[config.mk]
export PLATFORM = sky130hd
export DESIGN_NAME = alt_est_sched
export DESIGN_NICKNAME = d
export VERILOG_FILES = /design/src/rtl/alt_est_pkg.sv /design/src/rtl/alt_rr_arb.sv /design/src/rtl/alt_est_sched.sv
export SDC_FILE = /design/constraint.sdc
export NUM_CORES = 1
export LEC_CHECK = 0
export BUFFER_PORTS_ARGS = -buffer_cell sky130_fd_sc_hd__buf_2
export CAP_MARGIN = 10
export CORE_AREA = 2 2 147 149
export CTS_CLUSTER_DIAMETER = 200
export DETAILED_ROUTE_END_ITERATION = 10
export DIE_AREA = 0 0 149 151
export SYNTH_ARGS = -nofsm -noshare
export SYNTH_HDL_FRONTEND = slang
export SYNTH_HIERARCHICAL = 1
export SYNTH_SLANG_ARGS = --single-unit
export TNS_END_PERCENT = 20
[constraint.sdc]
create_clock -name clk -period 4.6 [get_ports clk]
set_input_delay 0.69 -clock clk [delete_from_list [all_inputs] [get_ports clk]]
set_output_delay 0.69 -clock clk [all_outputs]
set_load 0.05 [all_outputs]
<file path="config.mk">
export PLATFORM = sky130hd
export DESIGN_NAME = fft_stream_ctrl
export DESIGN_NICKNAME = d
export VERILOG_FILES = /design/src/rtl/fft_ctrl_pkg.sv /design/src/rtl/fft_pkt_counter.sv /design/src/rtl/fft_stream_ctrl.sv
export SDC_FILE = /design/constraint.sdc
export NUM_CORES = 1
export LEC_CHECK = 0
export BUFFER_PORTS_ARGS = -buffer_cell sky130_fd_sc_hd__buf_2
export CAP_MARGIN = 10
export CELL_PAD_IN_SITES_DETAIL_PLACEMENT = 1
export CELL_PAD_IN_SITES_GLOBAL_PLACEMENT = 2
export CORE_MARGIN = 1.5
export CORE_UTILIZATION = 27
export DETAILED_ROUTE_END_ITERATION = 10
export GPL_ROUTABILITY_DRIVEN = 1
export GPL_TIMING_DRIVEN = 0
export PLACE_DENSITY_LB_ADDON = 0.1
export SYNTH_ARGS = -nofsm -noshare
export SYNTH_HDL_FRONTEND = slang
export SYNTH_HIERARCHICAL = 1
export SYNTH_SLANG_ARGS = --single-unit
</file>
<file path="constraint.sdc">
create_clock -name clk -period 2.96 [get_ports clk]
set_clock_uncertainty 0.05 [all_clocks]
set_input_delay 0.592 -clock clk [delete_from_list [all_inputs] [get_ports clk]]
set_output_delay 0.592 -clock clk [all_outputs]
set_load 0.01 [all_outputs]
</file>
File: config.mk
export PLATFORM = sky130hd
export DESIGN_NAME = joy_db15_tx
export DESIGN_NICKNAME = d
export VERILOG_FILES = /design/src/rtl/joy_db15_tx.sv
export SDC_FILE = /design/constraint.sdc
export NUM_CORES = 1
export LEC_CHECK = 0
export CORE_MARGIN = 4
export CORE_UTILIZATION = 45
export DETAILED_ROUTE_END_ITERATION = 8
export GPL_TIMING_DRIVEN = 0
export PLACE_DENSITY = 0.74
export SLEW_MARGIN = 20
export SYNTH_ARGS = -nofsm -noshare
export SYNTH_HDL_FRONTEND = slang
export SYNTH_SLANG_ARGS = --single-unit
File: constraint.sdc
create_clock -name clk -period 1.45 [get_ports clk]
set_input_delay 0.29 -clock clk [delete_from_list [all_inputs] [get_ports clk]]
set_output_delay 0.29 -clock clk [all_outputs]
set_load 0.01 [all_outputs]
File: src/rtl/joy_db15_tx.sv
// rtl/joy_db15_tx.sv - DB15 joystick shift-chain responder; JOY_DB15_TX_FILTER_EN adds input stability filters
// Latches {joystick2, joystick1} while JOY_LOAD is low and shifts it LSB first, active-low, on JOY_CLK rises.
module joy_db15_tx #(
    parameter int FRAME_BITS = 32
) (
    input  logic        clk,
    input  logic        reset_l,
    input  logic [15:0] joystick1,
    input  logic [15:0] joystick2,
    input  logic        JOY_CLK,
    input  logic        JOY_LOAD,
    output logic        JOY_DATA,
    output logic        frame_done,
    output logic [5:0]  bit_cnt
);
    typedef enum logic [1:0] {IDLE, LOADING, SHIFTING, DRAINED} state_t;

    localparam logic [5:0] LAST_BIT = 6'(FRAME_BITS - 1);

    state_t      state, state_nxt;
    logic [31:0] shreg, shreg_nxt;
    logic [5:0]  cnt_nxt;
    logic        done_nxt;
    logic [1:0]  jclk_sync, load_sync;
    logic        jclk_s, load_s, jclk_d, load_d, rise;

    // Sync chains reset to the idle pin levels: clock low, load released
    always_ff @(posedge clk) begin
        if (!reset_l) begin
            jclk_sync <= 2'b00;
            load_sync <= 2'b11;
        end else begin
            jclk_sync <= {jclk_sync[0], JOY_CLK};
            load_sync <= {load_sync[0], JOY_LOAD};
        end
    end

`ifdef JOY_DB15_TX_FILTER_EN
    // Index 0 is JOY_CLK, index 1 is JOY_LOAD; a level is taken after 4 agreeing samples
    logic [1:0] filt;
    logic [1:0] raw;
    logic [1:0] stab_cnt [2];

    assign raw = {load_sync[1], jclk_sync[1]};

    always_ff @(posedge clk) begin
        if (!reset_l) begin
            filt        <= 2'b10;
            stab_cnt[0] <= 2'd0;
            stab_cnt[1] <= 2'd0;
        end else begin
            for (int i = 0; i < 2; i++) begin
                if (raw[i] == filt[i]) begin
                    stab_cnt[i] <= 2'd0;
                end else if (stab_cnt[i] == 2'd3) begin
                    filt[i]     <= raw[i];
                    stab_cnt[i] <= 2'd0;
                end else begin
                    stab_cnt[i] <= stab_cnt[i] + 2'd1;
                end
            end
        end
    end

    assign jclk_s = filt[0];
    assign load_s = filt[1];
`else
    assign jclk_s = jclk_sync[1];
    assign load_s = load_sync[1];
`endif

    assign rise = jclk_s & ~jclk_d;

    always_ff @(posedge clk) begin
        if (!reset_l) begin
            state      <= IDLE;
            shreg      <= 32'd0;
            bit_cnt    <= 6'd0;
            frame_done <= 1'b0;
            jclk_d     <= 1'b0;
            load_d     <= 1'b1;
        end else begin
            state      <= state_nxt;
            shreg      <= shreg_nxt;
            bit_cnt    <= cnt_nxt;
            frame_done <= done_nxt;
            jclk_d     <= jclk_s;
            load_d     <= load_s;
        end
    end

    // Load dominates every state; a shift needs load high for this and the previous cycle
    always_comb begin
        state_nxt = state;
        shreg_nxt = shreg;
        cnt_nxt   = bit_cnt;
        done_nxt  = 1'b0;
        if (!load_s) begin
            state_nxt = LOADING;
            shreg_nxt = {joystick2, joystick1};
            cnt_nxt   = 6'd0;
        end else begin
            case (state)
                LOADING: state_nxt = SHIFTING;
                SHIFTING: begin
                    if (rise && load_d) begin
                        cnt_nxt = bit_cnt + 6'd1;
                        if (bit_cnt == LAST_BIT) begin
                            // Clear unsent high bits so the line idles at the no-press level
                            shreg_nxt = 32'd0;
                            done_nxt  = 1'b1;
                            state_nxt = DRAINED;
                        end else begin
                            shreg_nxt = {1'b0, shreg[31:1]};
                        end
                    end
                end
                default: state_nxt = state;
            endcase
        end
    end

    assign JOY_DATA = ~shreg[0];

endmodule

[Word-level counts from Yosys, hierarchy flattened]
Index checks and enable logic that the tools add are counted.
Storage, ports and cells
  register bits: 47
  latch bits: 0
  memory bits (writable): 0
  memory bits (read-only): 0
  memories kept: 0
Cells by class
  add/subtract/negate cells: 1
  $mul: 0
  divide/modulo/power cells: 0
  magnitude comparators: 0
  equal/unequal tests: 10
  shifts and indexed selects: 0
  mux-type cells: 9
  bitwise gates (word level): 3
  reduce and logical (&&, ||, !) cells: 8
Operators with widths (number)
  two-way mux 32 bit: 3
  two-way mux 31 bit: 1
  adder 6 x 1 -> 6 bit, second input constant: 1
  equality test 6 x 5 -> 1 bit, second input constant: 1
  != test 3 bit, second input constant: 2
  AND reduction 2 bit: 3
  AND reduction 3 bit: 2
  two-way mux 2 bit: 2
  != test 2 x 1 -> 1 bit, second input constant: 2
  != test 2 bit, second input constant: 2
  one-hot mux 2 bit (2 select lines): 1
  AND reduction 4 bit: 1
  != test 3 x 1 -> 1 bit, second input constant: 1
  equality test 2 x 1 -> 1 bit, second input constant: 1
  equality test 2 bit, second input constant: 1
  two-way mux 1 bit: 2
  inverter 1 bit: 2
  nonzero test 2 bit: 1
  bitwise AND 1 bit: 1
  logical AND 1 bit: 1

[Depth between registers and ports, before layout]
Gate-level depths: netlist of run 1.
  depth in word-level cells: 6
  depth in mapped cells: 7
  mapped depth without buffers: 5

[Worst setup path after synthesis of run 1]
No wires, ideal clock.
  path kind: register to register
  start: register state[0]
  end: register shreg[17]
  library setup time: 70 ps
  arrival: 1352 ps
  slack: 28 ps
  stages on the path, launching flop included: 8
  path buffers: 2
  cell sequence: dfxtp_1 inv_1 ha_1 nand4b_4 buf_6 clkbuf_1 a21oi_1 a21oi_1
On the way
  longest elaborated chain between the ends: 3
RTL lines
  from (decl): RTL line 20  | state_t state, state_nxt;
  from (signal assigned): RTL line 83  | state <= state_nxt;
  equality test 2 bit: RTL line 103  | case (state)
  != test 2 x 1 -> 1 bit (no line)
  AND reduction 2 bit (no line)
  to (signal assigned): RTL line 84  | shreg <= shreg_nxt;
  to (decl): RTL line 21  | logic [31:0] shreg, shreg_nxt;
No other way between the ends.
A chain may end at the register's enable or synchronous reset.

[Worst setup path in the final report of run 1]
  start: register state[0]
  end: register bit_cnt[0]
On the way
  longest elaborated chain between the ends: 2
RTL lines
  equality test 2 bit: RTL line 103
  AND reduction 2 bit (no line)
  to (signal assigned): RTL line 85  | bit_cnt <= cnt_nxt;
  to (decl): RTL line 14  | output logic [5:0] bit_cnt
No other way between the ends.

==> impl_metrics.toml, run 1 <==
[run_status]
outcome = "finished, violations left"
violations = "negative setup slack"

[pwr]
p_int_mw = 1.94
pwr-share-clk = 0.346
p_sw_mw = 0.576
max-vdd-ir-drop_mv = 0.441
seqPwrFrac = 0.548
switching_share = 0.229
p_comb_frac = 0.106
leakage_nw = 1.01
p_per_area_nw_per_um2 = 863

[setup_path]
path_class = "register to register"
end_kind = "register"
start_kind = "register"
worst-path-max-fanout = 8
cpPeakStageDelay_ps = 360
critPathRequiredTime_ps = 1640
crit_chain = "inv_4 > ha_4 > and4b_1 > buf_6 > buf_4 > buf_4 > xnor2_2 > nor2_1"
worstPathArrival_ps = 1660
slowest_stage = "dfxtp_2"
path_common_cell = "buf_4"

[logic_synthesis]
synth_top_area_share = 0.445
synth_cell_type_count = 33
yosys_warnings = 0
ys.flop_type = "dfxtp_1"
postSynthCellCount = 245
ys_seq_elements = 47
synth.most_common_cell = "a21oi_1"
asyncSetResetFlopFracSynth = 0
synth-edff-count = 0
synth_nets = 284
avgSynthCellArea_sq_um = 8.63
yosys-top-cells-count = "67 x a21oi_1, 47 x dfxtp_1, 31 x o211ai_1, 26 x o21ai_0, 15 x clkbuf_1"
synth.area.top_cells = "dfxtp_1 45%, a21oi_1 16%, o211ai_1 11%"
netlist_area_sq_um = 2110
yosysTopAreaCell = "dfxtp_1"
ys_seq_area_frac = 0.445

[sta]
worst_pin_slew_ps = 576
clock_skew_ps = 2.37
fmax_ghz = 0.680
min_period_over_period = 1.01
fin_hold_ws_ps = 274
slew_headroom = 0.616
rsz0062_at_grt = "yes"
hold_viol_final = 0
period_minus_slack_ps = 1470
setup_viol = 1
setup_slack_ps = -20.6
finalMaxSlewViolations = 0

[routing]
final_antenna_net_count = 0
drt_wl_total_um = 5120
vias = 2035
drc_errors = 0
wl_per_cell_um = 14.5
drt_iter0_drc = 115
firstDrtPassIters = 4
avgViaCountPerCell = 5.76

[clock_tree]
htree_num_levels = 2
clock_latency_ps = 300
root_buffer = "clkbuf_8"
numCtsBuffers = 5
cts_hold_buf = 0
clock_path_buffers = 2
cts.clk_slew.worst_paths_ps = 80
cts_sinks = 47
tritoncts = "yes"

[global_routing]
grt_max_degree = 14
first_global_vias = 1731
grt_overflow_total = 0
grt_use_total = 0.159
grt_pass1_wl_um = 7730
use_met1 = 0.207
antenna_found_initial = 0
use_met3 = 0.0461
top_usage_layer = "met2"
use_met2 = 0.250

[final_layout]
synthToLayoutAreaGrowth_pct = 37.8
post-route-util = 0.655
layout.nets = 339
num_antenna_cells = 0
drive_above_1_share = 0.166

[die]
die_w_um = 76.5
fp.dieH_um = 76.5
design.core.area_sq_um = 4440
initial_core_util = 0.476
dieArea_sq_um = 5860
io_pins = 44
num_rows = 24

[min_path]
hp-class = "input pin to register"

[place]
port_buffers = 42
gp_congestion = 0.780
hpwl_um = 3420

[run]
max-cap-violations = 0
sequential cells by signal, indices dropped and copies added, names as in the netlist:
signal      flops
bit_cnt         6
frame_done      1
jclk_d          1
jclk_sync       2
load_d          1
load_sync       2
shreg          32
state           2
metrics by stage:
stage                     instances  instance area (sq um)  TNS (ps)  total power, mW  setup slack (ps)
final                           353                   2910     -20.6             2.51             -20.6
after global routing            353                   2910      -261             2.61             -61.3
after CTS                       347                   2740     -37.4             2.51             -14.6
after detailed placement        339                   2600     -4160             1.66              -205
after global placement          339                   2600     -3850             1.65              -197
after floorplan                 245                   2110         0             1.53              28.2
placed cells by master (no fill, tap or decap), types with 6 or more instances in the layout:
cell type	n
a21oi_1	59
dfxtp_1	41
clkdlybuf4s50_1	35
o211ai_1	31
o21ai_0	26
clkbuf_1	12
clkbuf_8	8
a21oi_2	8
o21ai_1	8
dlygate4sd2_1	7
buf_6	6
nand2_1	6
dfxtp_2	6
power groups by stage:
stage | registers [mW] | logic (mW) | clock network, mW
global route | 1.38 | 0.293 | 0.938
floorplan | 1.40 | 0.130 | 0
global placement | 1.40 | 0.248 | 0
CTS | 1.37 | 0.254 | 0.881
finish | 1.38 | 0.266 | 0.870
detailed placement | 1.40 | 0.252 | 0
critical path, delay by kind of cell (launching register included):
family | cells | cell delay (ps)
XOR/XNOR | 1 | 100
adder cells (fa/ha/maj) | 1 | 170
buffers and inverters | 4 | 470
flip-flops | 1 | 360
AND/OR/NAND/NOR | 2 | 260
routing by layer:
| layer | wire length, um | vias to the layer above |
|---|---|---|
| met5 | 0 | - |
| met4 | 53 | 0 |
| met3 | 277 | 6 |
| met2 | 2450 | 54 |
| met1 | 2330 | 952 |
| li1 | - | 1023 |
timing repair:
| action | CTS | global route |
|---|---|---|
| cloned | 0 | 3 |
| pin swaps | 0 | 8 |
| buffers inserted | 0 | 3 |
| resized for setup | 24 | 30 |
| setup endpoints to repair | 42 | 34 |
worst paths after layout:
check	startpoint	endpoint	slack [ps]	cells past startpoint
worst max-delay path	state[0]	bit_cnt[0]	-20	8
worst min-delay path	reset_l	load_sync[1]	270	2
worst max register to register	state[0]	bit_cnt[0]	-20	8
worst min register to register	load_sync[0]	load_sync[1]	420	1
layout make-up:
class | count | area, sq um
fill | 391 | 1530
multi-input combinational | 167 | 1080
sequential | 47 | 948
timing repair buffer | 48 | 489
buffer | 26 | 213
clock buffer | 8 | 100
tap | 52 | 65.1
inverter | 5 | 21.3
cells by family (layout without fill, tap and decap cells):
logic type,after synthesis,after routing,share of synthesized area
fa+ha+maj,3,3,0.0178
compound gates,138,138,0.374
xor+xnor,1,1,0.00415
flops,47,47,0.445
simple gates,25,25,0.0770
buf+inv,31,87,0.0823
Power figures use the tool's default switching activity.
==> run 2: changes to the inputs <==
--- a/config.mk
+++ b/config.mk
@@ -5,8 +5,10 @@
 export SDC_FILE = /design/constraint.sdc
 export NUM_CORES = 1
 export LEC_CHECK = 0
+export CAP_MARGIN = 25
 export CORE_MARGIN = 4
 export CORE_UTILIZATION = 45
+export CTS_CLUSTER_DIAMETER = 30
 export DETAILED_ROUTE_END_ITERATION = 8
 export GPL_TIMING_DRIVEN = 0
 export PLACE_DENSITY = 0.74
==> results of run 2 <==
The final DEF is identical to that of run 1; final timing and power are the same.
-*-*-
§ **What to work on**:
Give back, word for word, only the lines from the one containing "simple gates,25,25,0.0770" through the closing line of the entries.

§ **Written solution**:
simple gates,25,25,0.0770
buf+inv,31,87,0.0823
Power figures use the tool's default switching activity.
==> run 2: changes to the inputs <==
--- a/config.mk
+++ b/config.mk
@@ -5,8 +5,10 @@
 export SDC_FILE = /design/constraint.sdc
 export NUM_CORES = 1
 export LEC_CHECK = 0
+export CAP_MARGIN = 25
 export CORE_MARGIN = 4
 export CORE_UTILIZATION = 45
+export CTS_CLUSTER_DIAMETER = 30
 export DETAILED_ROUTE_END_ITERATION = 8
 export GPL_TIMING_DRIVEN = 0
 export PLACE_DENSITY = 0.74
==> results of run 2 <==
The final DEF is identical to that of run 1; final timing and power are the same.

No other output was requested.